MRP calculates the requirements for all items, including raw materials, parts, components, and subassemblies. MRP determination is based on master planning scheduling, capacity requirement planning, and lot-sizing determinations. Lot-sizing decisions may be made based on previous requirements, and always consider materials, machines, and labor constraints. If there are capacity constraints, this problem could become a single or multiple-level capacitated lot-sizing problem [13].
In this context, the well-defined and rich literature on lean tools and methods is contradicted by a few documented quantitative implementations [14] in which the value of lean manufacturing using DES and VSM was tested. A pull strategy to reduce WIP and LT in relation to a push strategy (i.e., large WIP and LT) was assessed, but there are no details on how the pull future state was developed.
Although there is evidence that lean manufacturing techniques (i.e., Just In Time (JIT), total preventive maintenance (TPM), and cellular manufacturing) improve performance in discrete manufacturing, evidence on continuous production is scarce. Aldulmalek et al. [15] performed an analysis of a continuous manufacturing process based on DES, VSM, and historical data. They introduced buffers and scheduling around the bottleneck work station. Later, a DES was run and set up with two levels of TPM, two setup times, and push and hybrid pull manufacturing. Their results showed that pull hybrid manufacturing and TPM trigger significant lead-time reductions, as well as strong reductions in WIP.
Consequently, we sorted a hierarchically and translated lean, agile, and hybrid principles into planning drivers. As a matter of fact, the literature on manufacturing systems is extensive, yet few quantitative implementations can be found, and almost no publications are available for forest industry applications.
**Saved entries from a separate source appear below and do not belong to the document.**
==> flow/design.v (excerpt) <==
module ALU_ft (
    input              clk,
    input              rst,
    input      [31:0]  A,
    input      [31:0]  B,
    input      [2:0]   ALUControl,
    output reg [31:0]  Result,
    output reg         Zero,
    output reg         Carry,
    output reg         OverFlow,
    output reg         Negative,
    output reg         fault_detected_out
);
export LEC_CHECK = 0
export ABC_AREA = 1
export CAP_MARGIN = 30
export CELL_PAD_IN_SITES_GLOBAL_PLACEMENT = 0
export CORE_ASPECT_RATIO = 0.5
export CORE_MARGIN = 2
export CORE_UTILIZATION = 48
export CTS_CLUSTER_DIAMETER = 257
export CTS_CLUSTER_SIZE = 89
export GPL_TIMING_DRIVEN = 0
export MAX_ROUTING_LAYER = met4
export PLACE_DENSITY_LB_ADDON = 0.15
export SETUP_SLACK_MARGIN = -0.27
export SLEW_MARGIN = 30
export TNS_END_PERCENT = 5
create_clock -name core_clock -period 3.15 [get_ports {clk}]
run.sh (not shown) runs the stock make flow with config.mk's settings and CLKGATE_MAP_FILE=.
The baseline reached the layout checks and failed them: setup timing.
Edit:
ABC_AREA = not set   (was 1)
CELL_PAD_IN_SITES_GLOBAL_PLACEMENT = not set   (was 0)
CORE_UTILIZATION = 60   (was 48)
CTS_CLUSTER_DIAMETER = 332   (was 257)
GPL_ROUTABILITY_DRIVEN = 0   (was not set)
GPL_TIMING_DRIVEN = not set   (was 0)
MAX_ROUTING_LAYER = not set   (was met4)
PLACE_DENSITY_LB_ADDON = not set   (was 0.15)
SETUP_SLACK_MARGIN = not set   (was -0.27)
TNS_END_PERCENT = 15   (was 5)
clock period = 6.0 ns   (was 3.15 ns; I/O delays follow)
With this change the flow finished clean.
Routed wire length is lower by 11%.
Setup slack improved by 550 ps.
Global-route usage is higher by 2.3 points.
Total power is lower by 46%.
Synthesized area is higher by 3.8%.
Design area is higher by 1.3%.
Via count is lower by 9.3%.
Die size is lower by 17%.
Edit:
CORE_ASPECT_RATIO = not set   (was 0.5)
CORE_UTILIZATION = 65   (was 60)
CTS_CLUSTER_DIAMETER = not set   (was 332)
CTS_CLUSTER_SIZE = 37   (was 89)
GPL_ROUTABILITY_DRIVEN = not set   (was 0)
SETUP_SLACK_MARGIN = -0.34   (was not set)
TNS_END_PERCENT = not set   (was 15)
clock period = 4.45 ns   (was 6.0 ns; I/O delays follow)
Now the flow reached the layout checks and failed them: setup timing.
Via count rises by 17%.
Utilization is higher by 16 points.
Final area is higher by 15%.
Setup slack is worse by 860 ps.
Total power is higher by 58%.
Clock skew came out higher by 7.7 ps.

Setup of v53:
The RTL this note starts from:
==> flow/design.v <==
module ALU(
    input [31:0] A, B,
    input [2:0] ALUControl,
    output Carry, OverFlow, Zero, Negative,
    output [31:0] Result
);
    wire [31:0] B_inv;
    wire [32:0] Sum_result;
    wire is_sub;
    assign is_sub = (ALUControl == 3'b001);
    assign B_inv = is_sub ? ~B : B;
    assign Sum_result = A + B_inv + is_sub;
    reg [31:0] Result_reg;
    reg Cout_reg, OverFlow_reg;
    always @(*) begin
        Result_reg = 32'h0;
        Cout_reg = 1'b0;
        OverFlow_reg = 1'b0;
        case (ALUControl)
            3'b000: begin  
                Result_reg = Sum_result[31:0];
                Cout_reg = Sum_result[32];
                OverFlow_reg = (A[31] == B[31]) && (Result_reg[31] != A[31]);
            end
            3'b001: begin  
                Result_reg = Sum_result[31:0];
                Cout_reg = Sum_result[32];
                OverFlow_reg = (A[31] != B[31]) && (Result_reg[31] != A[31]);
            end
            3'b010: Result_reg = A & B;    
            3'b011: Result_reg = A | B;    
            3'b100: Result_reg = A ^ B;    
            3'b101: Result_reg = ($signed(A) < $signed(B)) ? 32'b1 : 32'b0;  
            3'b110: Result_reg = A << B[4:0];  
            3'b111: Result_reg = A >> B[4:0];  
            default: Result_reg = 32'h0;
        endcase
    end
    assign Result   = Result_reg;
    assign Zero     = (Result_reg == 32'b0);
    assign Negative = Result_reg[31];
    assign Carry    = Cout_reg;
    assign OverFlow = OverFlow_reg;
endmodule
`timescale 1ns / 1ps
module ALU_ft (
    input              clk,
    input              rst,
    input      [31:0]  A,
    input      [31:0]  B,
    input      [2:0]   ALUControl,
    output reg [31:0]  Result,
    output reg         Zero,
    output reg         Carry,
    output reg         OverFlow,
    output reg         Negative,
    output reg         fault_detected_out
);
    wire [31:0] alu_res;
    wire alu_z, alu_c, alu_v, alu_n;
    ALU u_alu (
        .A(A),
        .B(B),
        .ALUControl(ALUControl),
        .Result(alu_res),
        .Zero(alu_z),
        .Carry(alu_c),
        .OverFlow(alu_v),
        .Negative(alu_n)
    );
    reg [31:0] res_t1;
    reg [31:0] res_t2;
    localparam STAGE1 = 2'b00;
    localparam STAGE2 = 2'b01;
    localparam STAGE3 = 2'b10;
    reg [1:0] state;
    always @(posedge clk or negedge rst) begin
        if (!rst) begin
            state              <= STAGE1;
            fault_detected_out <= 1'b0;
            res_t1             <= 32'b0;
            res_t2             <= 32'b0;
            Result             <= 32'b0;
            Zero               <= 1'b0;
            Carry              <= 1'b0;
            OverFlow           <= 1'b0;
            Negative           <= 1'b0;
        end
        else begin
            case (state)
                STAGE1: begin
                    res_t1 <= alu_res;           
                    fault_detected_out <= 1'b0;
                    state <= STAGE2;
                end
                STAGE2: begin
                    res_t2 <= alu_res;           
                    if (res_t2 == res_t1) begin
                        Result   <= alu_res;
                        Zero     <= alu_z;
                        Carry    <= alu_c;
                        OverFlow <= alu_v;
                        Negative <= alu_n;
                        state    <= STAGE1;
                    end
                    else begin
                        fault_detected_out <= 1'b1;
                        state <= STAGE3;
                    end
                end
                STAGE3: begin
                    Result   <= alu_res;
                    Zero     <= alu_z;
                    Carry    <= alu_c;
                    OverFlow <= alu_v;
                    Negative <= alu_n;
                    state <= STAGE1;
                end
            endcase
        end
    end
endmodule
Settings: LEC_CHECK=0, CAP_MARGIN=30, CELL_PAD_IN_SITES_GLOBAL_PLACEMENT=2, CORE_MARGIN=2, CORE_UTILIZATION=55, CTS_CLUSTER_DIAMETER=66, CTS_CLUSTER_SIZE=62, MAX_ROUTING_LAYER=met4, PLACE_DENSITY_LB_ADDON=0.15, SLEW_MARGIN=30; clock period 3.15 ns.
Seen in the log of v53: FLW-0024 during global placement without I/O, after which the run never completed.
### v53 -> v15
Settings: CTS_CLUSTER_DIAMETER: 66 -> unset; CORE_UTILIZATION: 55 -> 40; PLACE_DENSITY_LB_ADDON: 0.15 -> unset; CTS_CLUSTER_SIZE: 62 -> unset; MAX_ROUTING_LAYER: met4 -> unset; CELL_PAD_IN_SITES_GLOBAL_PLACEMENT: 2 -> unset; the clock period (ns, I/O delays scaled along): 3.15 -> 5.66.
### Flow results
v15 completed; timing, DRC and antenna clean. Re fraction of synthesized area in multiplexers: no difference whatsoever between v53 and v15. v15 -> v53: chip area in the Yosys report delta 0, exact match. v15 vs v53 — die boundary height rose 27 um. Delta (v15 minus v53): width of the die increased 27 um, area of the die increased about 36%, post-synthesis share of cell area spent on xor and xnor gates essentially unchanged, part of the Yosys area used for sequential elements essentially unchanged, area of the core region increased about 40%.
Edits applied to the flow inputs when going from v15 to v2:
Settings: CTS_CLUSTER_DIAMETER: unset -> 354; CTS_CLUSTER_SIZE: unset -> 98; PLACE_DENSITY: unset -> 0.36; CORE_UTILIZATION: 40 -> 59; SETUP_SLACK_MARGIN: unset -> 0.56; the clock period (ns, I/O delays scaled along): 5.66 -> 2.51.
Findings:
In the summary table, v2 is marked failed, with error GRT-0232 raised in global routing. Number of flops mapped to enable cells by yosys essentially unchanged between v15 and v2. Per the comparison of v2 with v15, number of cells in the design after placement increased by 8.1% relative to the old numbers, routability-driven placement congestion ratio increased by 7.9% relative to the old numbers, placeable core area decreased by 33% relative to the old numbers.
diff inputs: v2 => v25
Settings: a change of CAP_MARGIN from 30 to 20; a deleted CTS_CLUSTER_DIAMETER that had been 354; a deleted SETUP_SLACK_MARGIN that had been 0.56; a deleted PLACE_DENSITY that had been 0.36; a deleted CTS_CLUSTER_SIZE that had been 98; a change of CORE_UTILIZATION from 59 to 66; a change of SLEW_MARGIN from 30 to 20; a change of the clock period (ns, I/O delays scaled along) from 2.51 to 4.87.
==> results <==
- Between v25 and v2, it is v25 whose number of setup buffers added after CTS is lower, by 26.
- Nothing crashed in v25 and all stages finished; the problem is that the final layout failed, the offending checks being negative setup slack.
- Cmp v25 vs v2: row count lower in v25
- Comparing v25 and v2, the higher placed cell count was measured on v2.
- v25: width of the die 5.3% below v2
- Between v25 and v2, floorplan-stage core utilization is higher for v25, v2 comes in under that.
- As of v25, die area had fallen by more than 10% compared to v2.
- Number of gates resized after CTS ends up higher on v2.

// ALU_ft: RTL as listed in full above, without the edits since
Settings: LEC_CHECK=0, CAP_MARGIN=40, CELL_PAD_IN_SITES_GLOBAL_PLACEMENT=2, CORE_MARGIN=2, CORE_UTILIZATION=40, GPL_TIMING_DRIVEN=0, HOLD_SLACK_MARGIN=0.25, MIN_ROUTING_LAYER=met2, SLEW_MARGIN=30, TNS_END_PERCENT=25; clock period 6.0 ns.
The starting point ended with an error in global routing.
Edit:
==> flow/config.mk (replaced) <==
export PLATFORM = sky130hd
export DESIGN_NAME = ALU_ft
export DESIGN_NICKNAME = ALU_ft
export VERILOG_FILES = /design/flow/design.v
export SDC_FILE = /design/flow/constraint.sdc
export NUM_CORES = 4
export LEC_CHECK = 0
export CAP_MARGIN = 30
export CORE_MARGIN = 2
export CORE_UTILIZATION = 70
export SETUP_SLACK_MARGIN = 0.24
export SLEW_MARGIN = 30
==> flow/constraint.sdc (replaced) <==
create_clock -name core_clock -period 1.88 [get_ports {clk}]
set_input_delay 0.3760 -clock core_clock [delete_from_list [all_inputs] [get_ports {clk}]]
set_output_delay 0.3760 -clock core_clock [all_outputs]
set_load 0.01 [all_outputs]
Effect: The new run stopped in clock tree synthesis on DPL-0038. Area after synthesis is unchanged. Die area goes down by about 40%. Synthesized cell count stays the same.
Power is estimated from default activity; no workload was simulated.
Meanwhile, not all of the drivers that were mentioned in the literature can be translated and used in a mathematical formulation. We summarized the key drivers based on a large but not extensive literature review, as shown in Table 1 (detailed information can be found at Hallgren et al. [2,3,6,16,17,18,19,20,21]. Translation of the drivers was applied later on the model formulation of each manufacturing environment (ME).
The current manufacturing system of the British Columbia forest industry lacks a differentiation of manufacturing systems by product demand, assuming that a high rate of utilization and increasing throughput are good enough to keep the competitiveness [22]. This industry does not recognize the ability of an agile system to capture higher value when producing highly customized lumber products. However, due to the changeable lumber market conditions, it is necessary to test emerging manufacturing systems to explore the benefits for this industry.
The objective of this research was to determine the impact on profits due to the decision of changing the manufacturing system. We first translated manufacturing system soft drivers into hard mathematical constraints. Second, we formulated three MIP optimization models that represent lean, agile, and hybrid manufacturing systems to solve the forest-to-lumber planning problem. Third, these models were applied under different lumber demand scenarios to represent the variability faced by the forest industry [1,6]. A Coastal British Columbia integrated forest company was chosen as the case study. The aim of this study was to explore the relationships between lean–agile–hybrid drivers and decision outcomes, highlighting their benefits and tradeoffs. To our knowledge, this is the first initiative in which lean, agile, and hybrid manufacturing systems have been evaluated and compared based on soft drivers translated into hard constraints to be modeled with mathematical programming. This study first provides descriptions of the essential drivers of the manufacturing systems, previous research, and a detailed case study. Then, a methodology to model the manufacturing principles is explained, followed by the results of the assessment of the performance of the manufacturing environment. The final sections contain discussion and conclusions, where highlights and conclusions on selecting manufacturing principles are explained.

2. Materials and Methods

For better understanding, this section was divided into three sections. First is the case study, where we explain its singularities and sources of data. Second, the formulation of models was conceptually addressed, where we translate the manufacturing drivers into mathematical programming models. Third, we explain how the lumber demand scenarios were developed, which helped to recreate lumber demand behaviors based on order sizes and variability inside the order.

2.1. The Case Study

The forest-to-lumber SC planning problem was formulated keeping in mind an integrated BC Coastal forest SC, where harvesting, sort-yarding, and sawmilling operations do not always happen simultaneously [22]. A year-based forest operation begins with logging, and then the logs for sawmilling are sorted by species, grade, and hauled by ground or water directly to forest industries. Downstream, sawmills extract the highest lumber grades possible from logs to produce commodities and customized lumber products [23]. In terms of sales, when construction lumber grades are traded, wholesalers tend to be tolerant of an over/under fulfillment of orders. However, when trading high-grade lumber, industrial and wholesaler customers are less tolerant (i.e., there are high penalizations for missing targets). The focus in coastal BC is to create value while maintaining high volume and value recoveries and capacity utilization. Consequently, for the purpose of this study, a year of operation was considered as the time window. Accordingly, a planning horizon of one year divided into four periods was chosen (four quarters). The problem can be divided into procurement planning and lumber planning, where loggers carry out harvesting plans in advance and push stems and logs to sort yards. Then, sawmills buy log sorts depending on lumber sales orders, which is why the decoupling point of this SC is located at the sort yards (Figure 1).
A case study provides the data for forest inventory yields, harvesting costs, log-to-lumber yields, manufacturing costs, lumber prices, and sales orders, and such information was extracted from publicly available annual financial reports from a British Columbia (BC) coastal forest integrated company [24].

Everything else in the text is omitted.